サッカースクールの教育的な意味 スペイン暮らし、日本人指導者の独り言(9)
サッカースクールは「去る者は追わず」
スペインの子は列を作るのが苦手。PK練習で並ばせると、必ず誰かが横入りして大騒ぎになる。ただ、それも蹴りたい気持ちの表れだと考えると許せる 【木村浩嗣】
欠席者は、リーグが終わり酷暑に襲われた6月以外は30人の生徒のうち多くて4、5人。「しょせんはお稽古事だ」と考えると、この数字は立派なものだろう。「誕生会と重なるから」と大量欠席者が出て試合が不成立になりそうな時(最低11人いないと成立せず、負けと見なされる)には慌てたが、それ以外に「家庭の事情」で休まれることで、練習や試合に支障が出ることはなかった。
サッカースクールは基本的には「去る者は追わず」である。義務教育でないのだから練習をサボっても、事情説明も欠席届も要らない。本人が不利益を被るだけである。
うちのチームは「練習に来ないと試合に出さない。試合に来ないと試合に出さない」という単純なシステムなので、金曜の午後から家族旅行に行くという親を説得して出発を遅らせ、週末の試合にやって来る子もいた。学校は好きで行っているのではないだろうが、サッカースクールは好きで来ている。だからこそ“サボっちゃえよ”という親を子が説き伏せる、という逆転現象も起こるのだ。

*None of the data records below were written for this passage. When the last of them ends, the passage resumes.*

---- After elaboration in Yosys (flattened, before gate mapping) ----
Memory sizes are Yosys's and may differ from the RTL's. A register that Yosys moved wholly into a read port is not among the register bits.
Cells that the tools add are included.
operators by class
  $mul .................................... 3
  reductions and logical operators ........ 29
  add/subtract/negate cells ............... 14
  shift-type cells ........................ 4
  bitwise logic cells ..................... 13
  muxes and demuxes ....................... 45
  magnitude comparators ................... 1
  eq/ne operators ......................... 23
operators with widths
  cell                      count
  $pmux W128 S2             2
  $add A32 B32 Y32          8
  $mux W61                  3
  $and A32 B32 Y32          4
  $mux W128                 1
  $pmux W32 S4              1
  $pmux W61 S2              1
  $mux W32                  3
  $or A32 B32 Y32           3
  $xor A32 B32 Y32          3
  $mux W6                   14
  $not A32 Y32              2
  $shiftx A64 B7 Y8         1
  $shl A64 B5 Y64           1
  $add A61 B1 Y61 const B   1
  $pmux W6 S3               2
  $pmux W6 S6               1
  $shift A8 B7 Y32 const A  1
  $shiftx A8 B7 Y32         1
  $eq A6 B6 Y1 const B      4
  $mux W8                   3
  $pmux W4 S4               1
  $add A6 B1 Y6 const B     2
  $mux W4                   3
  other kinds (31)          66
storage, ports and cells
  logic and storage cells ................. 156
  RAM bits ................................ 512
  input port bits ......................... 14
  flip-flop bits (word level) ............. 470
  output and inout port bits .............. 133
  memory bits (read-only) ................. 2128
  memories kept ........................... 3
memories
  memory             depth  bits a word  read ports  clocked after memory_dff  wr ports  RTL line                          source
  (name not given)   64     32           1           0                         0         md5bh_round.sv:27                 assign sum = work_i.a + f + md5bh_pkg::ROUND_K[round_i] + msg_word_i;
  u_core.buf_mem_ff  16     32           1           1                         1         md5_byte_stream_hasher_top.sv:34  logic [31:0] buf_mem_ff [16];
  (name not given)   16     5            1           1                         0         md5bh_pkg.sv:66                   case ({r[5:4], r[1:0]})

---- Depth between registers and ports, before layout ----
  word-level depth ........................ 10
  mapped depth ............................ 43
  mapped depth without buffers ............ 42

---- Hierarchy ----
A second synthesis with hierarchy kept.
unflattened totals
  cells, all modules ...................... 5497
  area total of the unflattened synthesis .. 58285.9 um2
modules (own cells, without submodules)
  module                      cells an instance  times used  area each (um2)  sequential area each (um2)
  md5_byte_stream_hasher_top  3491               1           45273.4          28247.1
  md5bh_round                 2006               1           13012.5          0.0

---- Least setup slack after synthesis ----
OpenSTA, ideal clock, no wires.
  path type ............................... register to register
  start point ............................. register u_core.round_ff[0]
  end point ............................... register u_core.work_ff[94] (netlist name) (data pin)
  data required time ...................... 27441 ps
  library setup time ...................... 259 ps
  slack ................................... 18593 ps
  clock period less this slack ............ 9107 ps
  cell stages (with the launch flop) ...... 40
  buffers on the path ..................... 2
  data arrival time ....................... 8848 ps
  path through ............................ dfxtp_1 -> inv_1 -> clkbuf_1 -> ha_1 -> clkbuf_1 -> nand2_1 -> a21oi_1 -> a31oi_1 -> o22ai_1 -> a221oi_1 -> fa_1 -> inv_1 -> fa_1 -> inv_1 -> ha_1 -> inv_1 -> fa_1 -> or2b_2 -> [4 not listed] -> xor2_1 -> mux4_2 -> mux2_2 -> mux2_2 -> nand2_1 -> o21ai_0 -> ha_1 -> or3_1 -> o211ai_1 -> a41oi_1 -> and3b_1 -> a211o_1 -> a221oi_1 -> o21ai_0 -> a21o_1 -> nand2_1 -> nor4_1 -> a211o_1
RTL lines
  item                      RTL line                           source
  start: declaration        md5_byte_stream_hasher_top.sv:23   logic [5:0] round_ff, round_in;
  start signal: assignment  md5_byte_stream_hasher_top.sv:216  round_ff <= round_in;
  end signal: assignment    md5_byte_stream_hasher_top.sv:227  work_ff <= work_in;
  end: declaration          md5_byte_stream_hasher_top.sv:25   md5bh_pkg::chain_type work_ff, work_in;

ルーズな親というのはいるもので、遅刻も頻繁にあった。うちのチームはホームでは試合開始45分前、アウェーでは60分前に現地集合というのがルールだが、15分くらいは平気で遅れて来る。ただ、これは送り迎えする親の責任なので、子供たちに罰は科さなかった。遅刻されても大丈夫なように招集時間にサバを読んでおけば対処できる。
監督は教師よりも恵まれている
だが、学習の価値が疑われている教育現場ではそうでない。友人によると「われわれの税金で雇ってやっているのだから……」と、お客さんのような態度で接してくる親が増えているのだ、という。親や子がお客さんで教師がサービスする側というのであれば、上下関係は完全に逆転している。教師への尊敬や畏怖なんて構造的にあり得ないのだ。
サッカーの世界には学力調査に匹敵するものはないが、あえて言えばFIFA(国際サッカー連盟)の国別ランキング男子でスペインは8位、日本は57位(7月14日付)とサッカー界では優等生であり続けている。女子はスペインが14位で日本が7位(6月24日付。なぜ女子サッカーが振るわないか、は「マチスモ=男性優位主義」と関係する重要なテーマなのでいつか書きたい)。
学校教育が行き詰っているように見えるからこそ、サッカースクールの教育的な意味が高まっている。やる気満々でやって来て、試合(子供にとっては「試験」だろう)に出られないと悔し涙を流す、そんな環境にいることは教える者として幸せなことだ、と本物の教師と話をすると思い知らされるのだ。